WHAT YOU SHOULD DO -
Write out, word for word, only the lines from the one with "min: u_tally.rej_cnt[15] /" to the end of the data below.

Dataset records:

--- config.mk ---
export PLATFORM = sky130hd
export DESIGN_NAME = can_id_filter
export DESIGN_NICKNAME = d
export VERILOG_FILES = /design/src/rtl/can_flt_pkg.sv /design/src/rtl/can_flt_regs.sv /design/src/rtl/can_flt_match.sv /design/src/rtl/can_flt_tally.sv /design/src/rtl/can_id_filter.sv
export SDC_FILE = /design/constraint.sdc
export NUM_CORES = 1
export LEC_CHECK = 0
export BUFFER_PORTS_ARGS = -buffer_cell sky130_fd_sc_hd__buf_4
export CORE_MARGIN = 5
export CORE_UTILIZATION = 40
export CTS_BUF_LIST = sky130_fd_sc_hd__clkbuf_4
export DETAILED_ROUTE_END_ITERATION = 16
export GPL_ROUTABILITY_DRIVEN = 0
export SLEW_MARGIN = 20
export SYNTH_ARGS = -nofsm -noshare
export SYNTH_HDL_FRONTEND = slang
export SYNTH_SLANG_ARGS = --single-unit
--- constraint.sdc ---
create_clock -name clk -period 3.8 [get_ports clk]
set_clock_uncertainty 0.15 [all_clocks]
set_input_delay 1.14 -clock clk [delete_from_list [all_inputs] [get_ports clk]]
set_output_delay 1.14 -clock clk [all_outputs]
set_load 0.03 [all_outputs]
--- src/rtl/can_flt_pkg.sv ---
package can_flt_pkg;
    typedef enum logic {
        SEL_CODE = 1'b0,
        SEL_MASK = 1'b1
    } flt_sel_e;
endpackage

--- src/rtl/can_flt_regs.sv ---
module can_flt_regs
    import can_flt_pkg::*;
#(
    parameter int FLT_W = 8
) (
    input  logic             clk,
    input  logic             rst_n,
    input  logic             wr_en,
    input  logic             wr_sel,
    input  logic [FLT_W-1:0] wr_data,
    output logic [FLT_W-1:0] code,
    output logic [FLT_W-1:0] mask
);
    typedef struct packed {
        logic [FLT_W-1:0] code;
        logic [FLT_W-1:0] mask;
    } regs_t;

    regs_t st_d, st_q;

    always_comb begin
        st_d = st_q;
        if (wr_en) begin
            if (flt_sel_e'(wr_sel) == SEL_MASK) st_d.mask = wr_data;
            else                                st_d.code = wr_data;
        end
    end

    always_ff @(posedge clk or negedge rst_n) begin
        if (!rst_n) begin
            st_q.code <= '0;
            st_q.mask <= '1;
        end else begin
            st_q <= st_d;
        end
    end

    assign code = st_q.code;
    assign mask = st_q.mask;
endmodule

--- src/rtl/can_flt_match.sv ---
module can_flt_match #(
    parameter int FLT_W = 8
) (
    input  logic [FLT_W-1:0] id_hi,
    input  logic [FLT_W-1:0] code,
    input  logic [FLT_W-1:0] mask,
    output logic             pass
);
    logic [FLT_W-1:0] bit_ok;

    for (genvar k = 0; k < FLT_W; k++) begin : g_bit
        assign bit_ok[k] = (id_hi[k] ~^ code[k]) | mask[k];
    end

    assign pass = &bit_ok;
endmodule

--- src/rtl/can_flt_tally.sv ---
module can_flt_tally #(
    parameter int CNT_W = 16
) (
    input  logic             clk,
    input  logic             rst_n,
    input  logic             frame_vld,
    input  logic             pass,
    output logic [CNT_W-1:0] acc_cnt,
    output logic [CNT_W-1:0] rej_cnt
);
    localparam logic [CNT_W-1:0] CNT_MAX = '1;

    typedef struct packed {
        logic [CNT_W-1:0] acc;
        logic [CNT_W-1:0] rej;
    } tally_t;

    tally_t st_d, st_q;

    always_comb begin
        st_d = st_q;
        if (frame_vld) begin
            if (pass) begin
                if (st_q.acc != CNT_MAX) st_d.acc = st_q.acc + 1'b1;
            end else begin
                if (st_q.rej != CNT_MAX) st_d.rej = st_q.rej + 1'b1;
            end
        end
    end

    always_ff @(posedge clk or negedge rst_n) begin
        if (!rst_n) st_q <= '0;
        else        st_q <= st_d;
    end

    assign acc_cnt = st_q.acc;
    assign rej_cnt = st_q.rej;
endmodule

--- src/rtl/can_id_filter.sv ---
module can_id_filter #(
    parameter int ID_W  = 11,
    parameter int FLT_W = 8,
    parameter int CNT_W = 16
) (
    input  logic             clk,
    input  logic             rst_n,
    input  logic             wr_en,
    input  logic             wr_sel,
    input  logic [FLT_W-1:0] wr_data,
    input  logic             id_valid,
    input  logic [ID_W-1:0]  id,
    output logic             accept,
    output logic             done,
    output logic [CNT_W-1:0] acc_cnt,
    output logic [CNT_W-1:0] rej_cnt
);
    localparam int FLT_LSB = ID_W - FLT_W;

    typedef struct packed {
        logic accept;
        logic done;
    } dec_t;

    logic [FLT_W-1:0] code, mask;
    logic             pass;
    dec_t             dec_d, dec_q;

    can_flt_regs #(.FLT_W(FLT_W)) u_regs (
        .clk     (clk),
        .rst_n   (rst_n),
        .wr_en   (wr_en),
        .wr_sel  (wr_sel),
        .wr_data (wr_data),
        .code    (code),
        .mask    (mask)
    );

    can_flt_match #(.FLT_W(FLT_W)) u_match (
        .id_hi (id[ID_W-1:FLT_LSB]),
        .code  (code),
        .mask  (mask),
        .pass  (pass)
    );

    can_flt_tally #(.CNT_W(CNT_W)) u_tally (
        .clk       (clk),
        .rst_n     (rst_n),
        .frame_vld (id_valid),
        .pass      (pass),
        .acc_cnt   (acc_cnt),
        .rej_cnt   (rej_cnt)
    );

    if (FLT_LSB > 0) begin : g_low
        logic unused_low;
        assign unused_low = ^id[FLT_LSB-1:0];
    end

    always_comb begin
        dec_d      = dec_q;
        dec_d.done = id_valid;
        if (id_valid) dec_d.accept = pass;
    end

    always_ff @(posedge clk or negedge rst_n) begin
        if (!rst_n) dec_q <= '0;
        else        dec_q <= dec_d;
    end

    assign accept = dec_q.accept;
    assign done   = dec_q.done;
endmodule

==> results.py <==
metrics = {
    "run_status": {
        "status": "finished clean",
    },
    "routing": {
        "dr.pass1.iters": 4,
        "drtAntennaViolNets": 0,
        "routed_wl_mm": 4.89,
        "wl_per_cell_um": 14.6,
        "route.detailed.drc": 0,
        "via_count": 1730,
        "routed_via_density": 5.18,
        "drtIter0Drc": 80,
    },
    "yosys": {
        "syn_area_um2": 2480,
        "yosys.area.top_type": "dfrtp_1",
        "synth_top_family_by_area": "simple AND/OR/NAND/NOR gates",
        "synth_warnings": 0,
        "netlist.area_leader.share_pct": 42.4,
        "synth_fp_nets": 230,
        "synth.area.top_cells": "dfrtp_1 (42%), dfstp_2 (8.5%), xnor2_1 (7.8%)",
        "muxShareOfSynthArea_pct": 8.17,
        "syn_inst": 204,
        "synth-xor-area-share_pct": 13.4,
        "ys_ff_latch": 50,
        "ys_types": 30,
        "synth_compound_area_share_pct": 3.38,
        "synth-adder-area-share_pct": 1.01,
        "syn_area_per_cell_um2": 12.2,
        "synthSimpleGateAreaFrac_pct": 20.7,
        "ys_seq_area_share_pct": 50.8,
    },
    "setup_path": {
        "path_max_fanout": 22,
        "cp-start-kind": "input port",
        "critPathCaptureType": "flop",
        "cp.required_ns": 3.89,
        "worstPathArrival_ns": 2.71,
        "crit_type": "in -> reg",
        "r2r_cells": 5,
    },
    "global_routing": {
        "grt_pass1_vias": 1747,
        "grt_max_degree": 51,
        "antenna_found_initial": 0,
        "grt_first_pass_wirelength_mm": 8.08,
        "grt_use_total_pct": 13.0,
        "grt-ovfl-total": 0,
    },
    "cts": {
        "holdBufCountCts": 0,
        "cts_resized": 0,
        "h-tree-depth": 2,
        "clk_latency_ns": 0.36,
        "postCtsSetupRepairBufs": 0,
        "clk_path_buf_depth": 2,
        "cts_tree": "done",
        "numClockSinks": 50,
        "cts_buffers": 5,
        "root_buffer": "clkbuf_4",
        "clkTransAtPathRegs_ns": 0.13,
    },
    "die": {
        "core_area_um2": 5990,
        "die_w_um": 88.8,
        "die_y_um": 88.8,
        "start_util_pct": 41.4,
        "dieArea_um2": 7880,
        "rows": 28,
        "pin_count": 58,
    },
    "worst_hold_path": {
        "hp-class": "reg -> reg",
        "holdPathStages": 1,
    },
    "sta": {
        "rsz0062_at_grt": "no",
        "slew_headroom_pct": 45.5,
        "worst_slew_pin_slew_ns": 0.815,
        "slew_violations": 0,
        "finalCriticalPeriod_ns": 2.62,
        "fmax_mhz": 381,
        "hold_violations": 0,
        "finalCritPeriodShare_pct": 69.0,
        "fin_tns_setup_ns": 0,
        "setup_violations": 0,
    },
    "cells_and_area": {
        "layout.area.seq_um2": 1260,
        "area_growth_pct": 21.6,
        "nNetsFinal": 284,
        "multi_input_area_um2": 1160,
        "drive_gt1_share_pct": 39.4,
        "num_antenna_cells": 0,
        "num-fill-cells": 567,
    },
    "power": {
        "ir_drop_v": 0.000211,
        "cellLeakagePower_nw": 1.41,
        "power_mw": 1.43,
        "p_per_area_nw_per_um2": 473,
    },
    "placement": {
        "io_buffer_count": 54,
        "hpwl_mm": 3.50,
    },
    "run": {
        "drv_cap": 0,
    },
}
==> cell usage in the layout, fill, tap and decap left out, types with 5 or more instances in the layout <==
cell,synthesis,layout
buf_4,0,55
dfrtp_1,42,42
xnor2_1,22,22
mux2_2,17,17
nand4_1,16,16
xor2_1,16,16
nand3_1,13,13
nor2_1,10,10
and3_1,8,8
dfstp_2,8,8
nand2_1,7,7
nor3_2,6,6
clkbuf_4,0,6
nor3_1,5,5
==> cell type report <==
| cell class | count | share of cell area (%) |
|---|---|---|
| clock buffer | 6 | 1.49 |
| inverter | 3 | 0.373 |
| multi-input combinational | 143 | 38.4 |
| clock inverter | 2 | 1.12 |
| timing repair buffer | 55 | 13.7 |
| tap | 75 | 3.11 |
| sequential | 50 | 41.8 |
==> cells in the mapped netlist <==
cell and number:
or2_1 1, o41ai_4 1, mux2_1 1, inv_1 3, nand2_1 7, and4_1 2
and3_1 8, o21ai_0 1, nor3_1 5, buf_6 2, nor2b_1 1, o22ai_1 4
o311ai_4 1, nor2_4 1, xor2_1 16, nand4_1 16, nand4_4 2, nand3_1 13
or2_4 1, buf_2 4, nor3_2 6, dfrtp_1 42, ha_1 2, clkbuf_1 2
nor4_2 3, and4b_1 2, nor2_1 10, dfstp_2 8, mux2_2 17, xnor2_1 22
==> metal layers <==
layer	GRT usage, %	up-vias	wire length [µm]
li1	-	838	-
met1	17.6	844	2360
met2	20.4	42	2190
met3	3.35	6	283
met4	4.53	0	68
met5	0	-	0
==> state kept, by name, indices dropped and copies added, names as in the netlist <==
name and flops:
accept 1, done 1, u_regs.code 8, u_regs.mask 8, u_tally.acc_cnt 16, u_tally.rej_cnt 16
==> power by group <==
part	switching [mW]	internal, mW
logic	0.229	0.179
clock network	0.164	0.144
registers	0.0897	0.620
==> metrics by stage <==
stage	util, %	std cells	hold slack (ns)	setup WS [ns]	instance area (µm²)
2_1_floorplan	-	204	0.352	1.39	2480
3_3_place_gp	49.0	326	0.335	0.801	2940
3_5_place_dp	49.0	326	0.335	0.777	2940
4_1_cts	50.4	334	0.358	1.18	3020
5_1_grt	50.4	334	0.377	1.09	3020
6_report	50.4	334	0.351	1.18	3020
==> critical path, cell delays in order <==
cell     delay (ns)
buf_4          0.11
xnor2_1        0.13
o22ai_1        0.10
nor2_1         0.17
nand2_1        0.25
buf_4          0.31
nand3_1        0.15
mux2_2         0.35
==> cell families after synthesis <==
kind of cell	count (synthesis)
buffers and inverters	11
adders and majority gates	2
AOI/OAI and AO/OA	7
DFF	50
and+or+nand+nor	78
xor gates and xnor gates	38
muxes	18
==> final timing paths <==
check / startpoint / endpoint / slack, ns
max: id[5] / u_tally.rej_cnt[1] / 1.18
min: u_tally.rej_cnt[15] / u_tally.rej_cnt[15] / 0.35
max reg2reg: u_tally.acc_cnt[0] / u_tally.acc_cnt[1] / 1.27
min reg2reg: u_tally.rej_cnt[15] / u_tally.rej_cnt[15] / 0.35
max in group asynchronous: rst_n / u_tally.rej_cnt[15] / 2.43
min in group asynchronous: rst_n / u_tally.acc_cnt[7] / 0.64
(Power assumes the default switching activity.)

EXERCISE ANSWER -
min: u_tally.rej_cnt[15] / u_tally.rej_cnt[15] / 0.35
max reg2reg: u_tally.acc_cnt[0] / u_tally.acc_cnt[1] / 1.27
min reg2reg: u_tally.rej_cnt[15] / u_tally.rej_cnt[15] / 0.35
max in group asynchronous: rst_n / u_tally.rej_cnt[15] / 2.43
min in group asynchronous: rst_n / u_tally.acc_cnt[7] / 0.64
(Power assumes the default switching activity.)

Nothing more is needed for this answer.